Exercise objective:
Take the lines below beginning at the line that has "Modules after synthesis." and stopping after the line that has "RTL lines: start: declaration", and print them exactly as they are, with no other lines.

Saved entries:
▼▼▼

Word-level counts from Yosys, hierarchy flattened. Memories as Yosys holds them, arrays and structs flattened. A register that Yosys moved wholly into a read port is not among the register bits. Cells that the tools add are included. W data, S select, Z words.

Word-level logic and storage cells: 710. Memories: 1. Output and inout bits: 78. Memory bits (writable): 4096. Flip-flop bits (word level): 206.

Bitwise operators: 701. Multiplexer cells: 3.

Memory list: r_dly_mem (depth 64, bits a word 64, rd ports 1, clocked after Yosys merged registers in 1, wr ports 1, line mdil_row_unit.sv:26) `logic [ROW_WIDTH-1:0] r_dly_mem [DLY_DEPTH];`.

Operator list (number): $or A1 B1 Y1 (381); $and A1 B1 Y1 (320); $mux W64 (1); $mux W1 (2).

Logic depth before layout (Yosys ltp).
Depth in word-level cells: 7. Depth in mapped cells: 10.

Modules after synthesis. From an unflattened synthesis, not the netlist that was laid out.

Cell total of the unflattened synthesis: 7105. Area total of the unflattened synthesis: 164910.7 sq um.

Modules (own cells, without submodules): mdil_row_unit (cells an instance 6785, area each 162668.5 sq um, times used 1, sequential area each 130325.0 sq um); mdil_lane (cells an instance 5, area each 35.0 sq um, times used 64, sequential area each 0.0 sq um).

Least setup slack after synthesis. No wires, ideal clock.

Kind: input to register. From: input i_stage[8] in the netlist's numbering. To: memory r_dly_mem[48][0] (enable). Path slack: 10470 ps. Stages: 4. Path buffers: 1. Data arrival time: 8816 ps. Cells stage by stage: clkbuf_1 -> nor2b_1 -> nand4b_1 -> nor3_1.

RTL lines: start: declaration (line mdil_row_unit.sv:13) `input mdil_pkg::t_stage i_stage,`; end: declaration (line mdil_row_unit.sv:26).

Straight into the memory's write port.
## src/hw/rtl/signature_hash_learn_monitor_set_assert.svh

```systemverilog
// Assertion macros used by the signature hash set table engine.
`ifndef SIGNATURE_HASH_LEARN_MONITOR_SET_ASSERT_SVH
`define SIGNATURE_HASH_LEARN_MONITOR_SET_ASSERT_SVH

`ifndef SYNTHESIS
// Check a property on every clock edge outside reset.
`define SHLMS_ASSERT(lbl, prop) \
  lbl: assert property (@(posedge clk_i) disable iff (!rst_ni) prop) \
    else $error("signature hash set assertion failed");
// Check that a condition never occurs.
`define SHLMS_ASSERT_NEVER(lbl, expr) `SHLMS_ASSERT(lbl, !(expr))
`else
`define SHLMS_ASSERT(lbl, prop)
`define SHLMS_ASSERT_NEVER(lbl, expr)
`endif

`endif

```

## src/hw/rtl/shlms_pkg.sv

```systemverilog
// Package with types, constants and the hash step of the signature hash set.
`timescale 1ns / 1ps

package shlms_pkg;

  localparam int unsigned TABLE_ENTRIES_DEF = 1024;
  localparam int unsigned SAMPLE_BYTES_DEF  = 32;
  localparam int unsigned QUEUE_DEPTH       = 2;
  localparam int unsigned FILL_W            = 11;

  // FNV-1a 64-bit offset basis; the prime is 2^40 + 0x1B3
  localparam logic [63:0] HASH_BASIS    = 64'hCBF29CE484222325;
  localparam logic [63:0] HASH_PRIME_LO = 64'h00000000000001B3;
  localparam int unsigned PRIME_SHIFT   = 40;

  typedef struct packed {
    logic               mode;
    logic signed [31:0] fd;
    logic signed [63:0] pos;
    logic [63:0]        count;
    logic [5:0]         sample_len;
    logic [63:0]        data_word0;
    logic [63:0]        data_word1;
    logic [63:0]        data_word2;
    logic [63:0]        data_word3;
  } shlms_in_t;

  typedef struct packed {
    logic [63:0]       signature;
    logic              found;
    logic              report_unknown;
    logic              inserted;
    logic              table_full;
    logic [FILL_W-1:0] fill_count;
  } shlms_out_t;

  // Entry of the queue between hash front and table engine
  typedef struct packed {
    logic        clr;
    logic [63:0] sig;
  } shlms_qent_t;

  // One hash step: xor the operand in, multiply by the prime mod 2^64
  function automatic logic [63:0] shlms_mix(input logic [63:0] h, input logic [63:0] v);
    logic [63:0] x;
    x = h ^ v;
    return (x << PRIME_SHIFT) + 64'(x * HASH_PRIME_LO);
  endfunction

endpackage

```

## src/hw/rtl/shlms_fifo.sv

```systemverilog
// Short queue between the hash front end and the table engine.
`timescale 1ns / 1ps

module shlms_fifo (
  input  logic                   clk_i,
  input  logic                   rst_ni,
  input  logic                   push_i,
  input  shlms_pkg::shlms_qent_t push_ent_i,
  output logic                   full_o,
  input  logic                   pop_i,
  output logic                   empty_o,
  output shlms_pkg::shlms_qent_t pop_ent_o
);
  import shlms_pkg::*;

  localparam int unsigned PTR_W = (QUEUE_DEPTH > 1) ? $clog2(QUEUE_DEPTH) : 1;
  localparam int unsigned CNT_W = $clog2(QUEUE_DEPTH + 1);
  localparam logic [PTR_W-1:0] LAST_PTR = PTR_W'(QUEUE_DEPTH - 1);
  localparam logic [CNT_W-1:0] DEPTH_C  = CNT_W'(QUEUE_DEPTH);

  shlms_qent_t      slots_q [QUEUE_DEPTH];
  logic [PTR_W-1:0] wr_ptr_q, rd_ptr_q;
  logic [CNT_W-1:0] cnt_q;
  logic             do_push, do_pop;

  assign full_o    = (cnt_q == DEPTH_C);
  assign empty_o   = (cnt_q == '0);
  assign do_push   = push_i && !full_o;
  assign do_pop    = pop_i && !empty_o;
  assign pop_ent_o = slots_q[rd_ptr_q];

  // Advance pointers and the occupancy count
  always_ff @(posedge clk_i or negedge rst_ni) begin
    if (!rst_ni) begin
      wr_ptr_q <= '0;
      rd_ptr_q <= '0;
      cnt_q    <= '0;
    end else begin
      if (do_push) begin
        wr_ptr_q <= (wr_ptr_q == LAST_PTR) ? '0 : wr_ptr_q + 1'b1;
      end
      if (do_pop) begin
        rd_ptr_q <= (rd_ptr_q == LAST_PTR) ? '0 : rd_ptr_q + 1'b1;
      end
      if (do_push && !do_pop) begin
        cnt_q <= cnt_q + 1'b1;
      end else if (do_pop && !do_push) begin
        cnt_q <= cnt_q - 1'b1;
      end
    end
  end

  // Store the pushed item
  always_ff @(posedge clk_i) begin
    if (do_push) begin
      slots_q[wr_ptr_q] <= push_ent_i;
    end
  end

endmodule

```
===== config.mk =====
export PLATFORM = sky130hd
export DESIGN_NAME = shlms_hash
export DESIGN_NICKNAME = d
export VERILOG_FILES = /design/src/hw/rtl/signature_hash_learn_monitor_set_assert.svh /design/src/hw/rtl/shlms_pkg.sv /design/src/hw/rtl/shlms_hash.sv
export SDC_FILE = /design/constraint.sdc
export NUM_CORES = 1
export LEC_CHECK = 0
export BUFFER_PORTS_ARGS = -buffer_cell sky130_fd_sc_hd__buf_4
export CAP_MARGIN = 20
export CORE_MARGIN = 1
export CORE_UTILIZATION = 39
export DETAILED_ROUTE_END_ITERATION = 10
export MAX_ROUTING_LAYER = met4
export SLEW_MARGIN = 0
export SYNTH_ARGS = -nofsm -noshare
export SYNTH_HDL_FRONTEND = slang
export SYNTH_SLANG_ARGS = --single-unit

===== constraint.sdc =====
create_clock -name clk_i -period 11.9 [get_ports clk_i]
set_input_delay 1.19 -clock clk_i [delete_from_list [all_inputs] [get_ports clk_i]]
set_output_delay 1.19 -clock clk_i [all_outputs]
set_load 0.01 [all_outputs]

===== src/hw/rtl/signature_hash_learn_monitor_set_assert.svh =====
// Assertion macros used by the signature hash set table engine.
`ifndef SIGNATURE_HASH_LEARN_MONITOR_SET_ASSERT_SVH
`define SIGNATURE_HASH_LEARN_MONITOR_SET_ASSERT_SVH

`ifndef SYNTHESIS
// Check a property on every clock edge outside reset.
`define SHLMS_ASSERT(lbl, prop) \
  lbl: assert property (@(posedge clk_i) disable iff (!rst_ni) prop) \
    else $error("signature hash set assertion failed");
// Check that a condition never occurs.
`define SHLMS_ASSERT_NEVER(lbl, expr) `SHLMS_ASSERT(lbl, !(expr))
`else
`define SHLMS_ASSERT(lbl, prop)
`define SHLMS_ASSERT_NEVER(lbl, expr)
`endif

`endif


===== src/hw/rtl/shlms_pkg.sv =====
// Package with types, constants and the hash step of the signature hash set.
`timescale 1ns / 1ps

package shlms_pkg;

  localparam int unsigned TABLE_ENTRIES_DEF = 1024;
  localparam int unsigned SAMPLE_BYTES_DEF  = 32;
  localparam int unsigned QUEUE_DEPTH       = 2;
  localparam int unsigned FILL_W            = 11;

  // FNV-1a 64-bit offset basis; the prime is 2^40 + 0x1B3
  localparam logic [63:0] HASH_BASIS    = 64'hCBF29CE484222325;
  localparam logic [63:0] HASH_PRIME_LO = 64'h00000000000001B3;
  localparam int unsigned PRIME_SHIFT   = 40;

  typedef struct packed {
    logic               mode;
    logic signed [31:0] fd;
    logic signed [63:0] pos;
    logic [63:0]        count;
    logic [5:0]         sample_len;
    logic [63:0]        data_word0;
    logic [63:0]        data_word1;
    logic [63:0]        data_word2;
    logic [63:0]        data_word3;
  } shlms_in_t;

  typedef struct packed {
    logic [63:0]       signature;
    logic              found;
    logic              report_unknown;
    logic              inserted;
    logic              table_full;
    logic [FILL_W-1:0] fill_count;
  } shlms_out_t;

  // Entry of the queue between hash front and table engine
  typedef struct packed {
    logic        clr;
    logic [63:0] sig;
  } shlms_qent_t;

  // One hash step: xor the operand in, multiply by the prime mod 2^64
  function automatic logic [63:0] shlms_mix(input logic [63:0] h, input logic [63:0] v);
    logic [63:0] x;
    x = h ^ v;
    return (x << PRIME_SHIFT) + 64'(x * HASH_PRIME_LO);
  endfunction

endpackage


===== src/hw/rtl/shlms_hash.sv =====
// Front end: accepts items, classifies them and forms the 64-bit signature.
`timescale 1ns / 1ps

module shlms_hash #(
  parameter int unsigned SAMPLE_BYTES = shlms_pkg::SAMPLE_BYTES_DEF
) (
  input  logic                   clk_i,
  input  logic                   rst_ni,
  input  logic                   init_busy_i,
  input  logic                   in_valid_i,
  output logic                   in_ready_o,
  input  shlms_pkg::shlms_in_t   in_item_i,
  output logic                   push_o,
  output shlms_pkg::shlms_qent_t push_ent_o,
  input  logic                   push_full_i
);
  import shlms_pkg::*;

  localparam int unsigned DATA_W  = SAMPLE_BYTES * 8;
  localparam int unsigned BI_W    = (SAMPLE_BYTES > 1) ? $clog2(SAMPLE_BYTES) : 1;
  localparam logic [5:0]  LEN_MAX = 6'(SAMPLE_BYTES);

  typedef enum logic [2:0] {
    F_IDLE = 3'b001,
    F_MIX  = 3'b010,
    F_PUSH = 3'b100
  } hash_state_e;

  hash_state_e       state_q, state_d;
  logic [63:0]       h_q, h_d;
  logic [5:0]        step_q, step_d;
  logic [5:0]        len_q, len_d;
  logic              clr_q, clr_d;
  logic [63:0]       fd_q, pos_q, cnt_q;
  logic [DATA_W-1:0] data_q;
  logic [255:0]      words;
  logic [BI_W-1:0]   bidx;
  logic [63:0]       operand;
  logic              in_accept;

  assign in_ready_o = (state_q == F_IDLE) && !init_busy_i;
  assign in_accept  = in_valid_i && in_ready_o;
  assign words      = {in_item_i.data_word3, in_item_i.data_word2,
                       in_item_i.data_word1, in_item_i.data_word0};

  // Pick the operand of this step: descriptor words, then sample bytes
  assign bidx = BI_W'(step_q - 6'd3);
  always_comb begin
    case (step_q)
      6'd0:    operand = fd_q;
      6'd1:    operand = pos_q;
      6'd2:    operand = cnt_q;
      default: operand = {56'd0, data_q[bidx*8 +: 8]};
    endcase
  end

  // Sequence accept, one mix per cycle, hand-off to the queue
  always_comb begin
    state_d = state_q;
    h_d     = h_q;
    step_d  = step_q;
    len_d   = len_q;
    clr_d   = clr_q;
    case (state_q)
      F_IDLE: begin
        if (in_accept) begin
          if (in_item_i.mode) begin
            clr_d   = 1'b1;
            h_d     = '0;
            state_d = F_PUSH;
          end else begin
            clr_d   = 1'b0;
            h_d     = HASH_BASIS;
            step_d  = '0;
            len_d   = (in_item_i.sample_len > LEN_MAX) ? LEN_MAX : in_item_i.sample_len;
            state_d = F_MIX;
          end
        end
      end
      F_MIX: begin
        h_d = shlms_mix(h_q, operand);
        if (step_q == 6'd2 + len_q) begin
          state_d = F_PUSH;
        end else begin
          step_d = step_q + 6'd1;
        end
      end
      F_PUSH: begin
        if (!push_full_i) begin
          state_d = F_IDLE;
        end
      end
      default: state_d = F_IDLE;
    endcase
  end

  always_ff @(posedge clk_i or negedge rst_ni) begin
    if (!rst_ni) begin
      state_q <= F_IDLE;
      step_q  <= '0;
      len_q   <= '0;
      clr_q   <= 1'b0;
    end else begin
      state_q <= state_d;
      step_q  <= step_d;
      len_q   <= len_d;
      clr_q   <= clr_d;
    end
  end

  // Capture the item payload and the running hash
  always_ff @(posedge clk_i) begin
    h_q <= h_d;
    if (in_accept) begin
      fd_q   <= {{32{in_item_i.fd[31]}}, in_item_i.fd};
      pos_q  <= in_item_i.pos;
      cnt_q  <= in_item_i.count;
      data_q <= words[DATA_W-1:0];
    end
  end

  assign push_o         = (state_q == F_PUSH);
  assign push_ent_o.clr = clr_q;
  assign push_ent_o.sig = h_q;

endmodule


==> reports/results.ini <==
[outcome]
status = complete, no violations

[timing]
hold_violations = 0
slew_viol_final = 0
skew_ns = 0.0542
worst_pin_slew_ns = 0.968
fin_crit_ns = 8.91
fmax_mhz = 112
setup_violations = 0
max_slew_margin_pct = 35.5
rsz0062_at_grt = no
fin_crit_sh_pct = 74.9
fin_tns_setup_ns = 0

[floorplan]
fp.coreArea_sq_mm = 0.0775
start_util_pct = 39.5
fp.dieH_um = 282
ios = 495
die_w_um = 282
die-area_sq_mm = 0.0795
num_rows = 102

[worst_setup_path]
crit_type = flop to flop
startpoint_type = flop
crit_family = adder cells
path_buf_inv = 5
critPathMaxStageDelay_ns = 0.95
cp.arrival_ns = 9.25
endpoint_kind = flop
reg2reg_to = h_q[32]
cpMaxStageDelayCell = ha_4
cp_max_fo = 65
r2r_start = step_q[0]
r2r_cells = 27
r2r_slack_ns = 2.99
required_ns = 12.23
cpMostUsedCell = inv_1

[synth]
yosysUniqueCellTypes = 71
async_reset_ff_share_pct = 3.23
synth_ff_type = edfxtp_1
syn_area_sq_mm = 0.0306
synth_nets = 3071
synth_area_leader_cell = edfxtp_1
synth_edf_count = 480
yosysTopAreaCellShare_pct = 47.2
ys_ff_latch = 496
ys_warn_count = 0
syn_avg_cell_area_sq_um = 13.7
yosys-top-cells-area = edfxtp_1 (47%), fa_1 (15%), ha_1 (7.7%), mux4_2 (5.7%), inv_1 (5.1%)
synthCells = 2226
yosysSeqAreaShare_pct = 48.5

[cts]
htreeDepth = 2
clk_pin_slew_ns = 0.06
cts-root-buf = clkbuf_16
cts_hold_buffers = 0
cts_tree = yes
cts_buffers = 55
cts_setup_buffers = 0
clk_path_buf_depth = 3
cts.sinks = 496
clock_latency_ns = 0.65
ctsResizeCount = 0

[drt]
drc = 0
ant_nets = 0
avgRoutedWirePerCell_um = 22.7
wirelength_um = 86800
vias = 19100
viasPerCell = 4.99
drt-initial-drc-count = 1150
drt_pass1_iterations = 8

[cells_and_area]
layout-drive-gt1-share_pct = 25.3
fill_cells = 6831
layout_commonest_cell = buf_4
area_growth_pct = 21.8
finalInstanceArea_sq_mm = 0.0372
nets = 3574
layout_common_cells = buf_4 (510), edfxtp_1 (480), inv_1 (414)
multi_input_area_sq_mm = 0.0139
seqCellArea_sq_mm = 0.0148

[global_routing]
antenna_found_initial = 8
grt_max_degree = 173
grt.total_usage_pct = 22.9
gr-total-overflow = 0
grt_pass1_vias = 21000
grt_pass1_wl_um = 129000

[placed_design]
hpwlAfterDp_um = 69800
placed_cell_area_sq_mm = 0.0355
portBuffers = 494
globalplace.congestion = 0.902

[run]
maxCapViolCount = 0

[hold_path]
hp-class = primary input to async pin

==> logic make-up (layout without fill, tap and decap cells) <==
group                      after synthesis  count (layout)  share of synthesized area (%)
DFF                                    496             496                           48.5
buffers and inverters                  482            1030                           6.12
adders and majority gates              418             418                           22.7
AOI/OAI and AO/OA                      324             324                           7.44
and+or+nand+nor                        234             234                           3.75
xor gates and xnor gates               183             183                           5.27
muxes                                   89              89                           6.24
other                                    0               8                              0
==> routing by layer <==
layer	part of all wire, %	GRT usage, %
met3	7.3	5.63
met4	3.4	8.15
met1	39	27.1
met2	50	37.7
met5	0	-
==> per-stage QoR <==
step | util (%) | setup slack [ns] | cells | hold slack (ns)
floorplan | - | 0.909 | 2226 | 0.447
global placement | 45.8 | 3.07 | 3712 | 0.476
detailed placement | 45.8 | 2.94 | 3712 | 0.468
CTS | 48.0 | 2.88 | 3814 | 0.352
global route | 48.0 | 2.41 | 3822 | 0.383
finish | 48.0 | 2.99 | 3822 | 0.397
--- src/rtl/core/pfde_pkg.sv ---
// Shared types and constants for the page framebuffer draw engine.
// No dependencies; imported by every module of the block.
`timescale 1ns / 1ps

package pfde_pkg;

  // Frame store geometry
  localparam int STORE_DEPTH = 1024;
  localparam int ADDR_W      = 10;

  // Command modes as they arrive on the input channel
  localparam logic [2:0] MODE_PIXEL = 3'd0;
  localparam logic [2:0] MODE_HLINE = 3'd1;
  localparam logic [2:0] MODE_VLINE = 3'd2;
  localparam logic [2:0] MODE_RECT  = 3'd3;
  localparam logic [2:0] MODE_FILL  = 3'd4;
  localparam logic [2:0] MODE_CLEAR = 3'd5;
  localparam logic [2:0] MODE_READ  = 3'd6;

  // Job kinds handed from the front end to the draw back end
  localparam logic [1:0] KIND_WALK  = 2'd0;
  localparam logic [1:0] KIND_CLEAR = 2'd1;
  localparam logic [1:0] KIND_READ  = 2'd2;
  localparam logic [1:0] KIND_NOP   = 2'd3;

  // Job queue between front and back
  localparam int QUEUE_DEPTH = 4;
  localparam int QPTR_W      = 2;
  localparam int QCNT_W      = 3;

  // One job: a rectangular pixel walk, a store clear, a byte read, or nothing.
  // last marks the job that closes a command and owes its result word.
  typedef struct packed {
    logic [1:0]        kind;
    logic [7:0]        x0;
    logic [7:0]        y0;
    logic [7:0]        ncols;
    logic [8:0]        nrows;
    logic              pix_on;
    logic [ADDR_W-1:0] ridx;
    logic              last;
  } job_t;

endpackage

▲▲▲
▼▼▼

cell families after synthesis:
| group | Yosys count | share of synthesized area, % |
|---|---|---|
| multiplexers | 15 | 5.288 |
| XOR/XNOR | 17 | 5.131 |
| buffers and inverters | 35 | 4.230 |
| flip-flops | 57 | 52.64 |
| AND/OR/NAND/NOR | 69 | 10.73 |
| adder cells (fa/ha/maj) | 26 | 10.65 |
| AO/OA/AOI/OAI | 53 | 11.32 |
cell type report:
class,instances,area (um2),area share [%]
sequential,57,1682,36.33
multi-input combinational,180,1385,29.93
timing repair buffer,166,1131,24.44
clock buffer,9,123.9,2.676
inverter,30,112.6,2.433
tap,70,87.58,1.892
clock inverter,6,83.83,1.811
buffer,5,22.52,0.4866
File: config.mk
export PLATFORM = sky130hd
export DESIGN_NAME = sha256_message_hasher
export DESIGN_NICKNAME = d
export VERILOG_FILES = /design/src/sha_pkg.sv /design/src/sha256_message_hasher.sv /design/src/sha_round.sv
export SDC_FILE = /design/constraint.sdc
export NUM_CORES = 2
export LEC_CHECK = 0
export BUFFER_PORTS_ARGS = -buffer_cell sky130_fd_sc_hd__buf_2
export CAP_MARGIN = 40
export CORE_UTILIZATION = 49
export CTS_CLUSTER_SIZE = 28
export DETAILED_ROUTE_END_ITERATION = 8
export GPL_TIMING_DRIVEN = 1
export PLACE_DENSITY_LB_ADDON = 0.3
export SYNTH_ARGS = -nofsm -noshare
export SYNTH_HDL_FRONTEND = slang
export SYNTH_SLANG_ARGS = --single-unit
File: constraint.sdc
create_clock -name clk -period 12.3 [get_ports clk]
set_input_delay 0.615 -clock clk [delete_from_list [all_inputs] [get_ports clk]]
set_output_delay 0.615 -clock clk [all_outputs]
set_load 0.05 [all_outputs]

▲▲▲

Task response:
Modules after synthesis. From an unflattened synthesis, not the netlist that was laid out.

Cell total of the unflattened synthesis: 7105. Area total of the unflattened synthesis: 164910.7 sq um.

Modules (own cells, without submodules): mdil_row_unit (cells an instance 6785, area each 162668.5 sq um, times used 1, sequential area each 130325.0 sq um); mdil_lane (cells an instance 5, area each 35.0 sq um, times used 64, sequential area each 0.0 sq um).

Least setup slack after synthesis. No wires, ideal clock.

Kind: input to register. From: input i_stage[8] in the netlist's numbering. To: memory r_dly_mem[48][0] (enable). Path slack: 10470 ps. Stages: 4. Path buffers: 1. Data arrival time: 8816 ps. Cells stage by stage: clkbuf_1 -> nor2b_1 -> nand4b_1 -> nor3_1.

RTL lines: start: declaration (line mdil_row_unit.sv:13) `input mdil_pkg::t_stage i_stage,`; end: declaration (line mdil_row_unit.sv:26).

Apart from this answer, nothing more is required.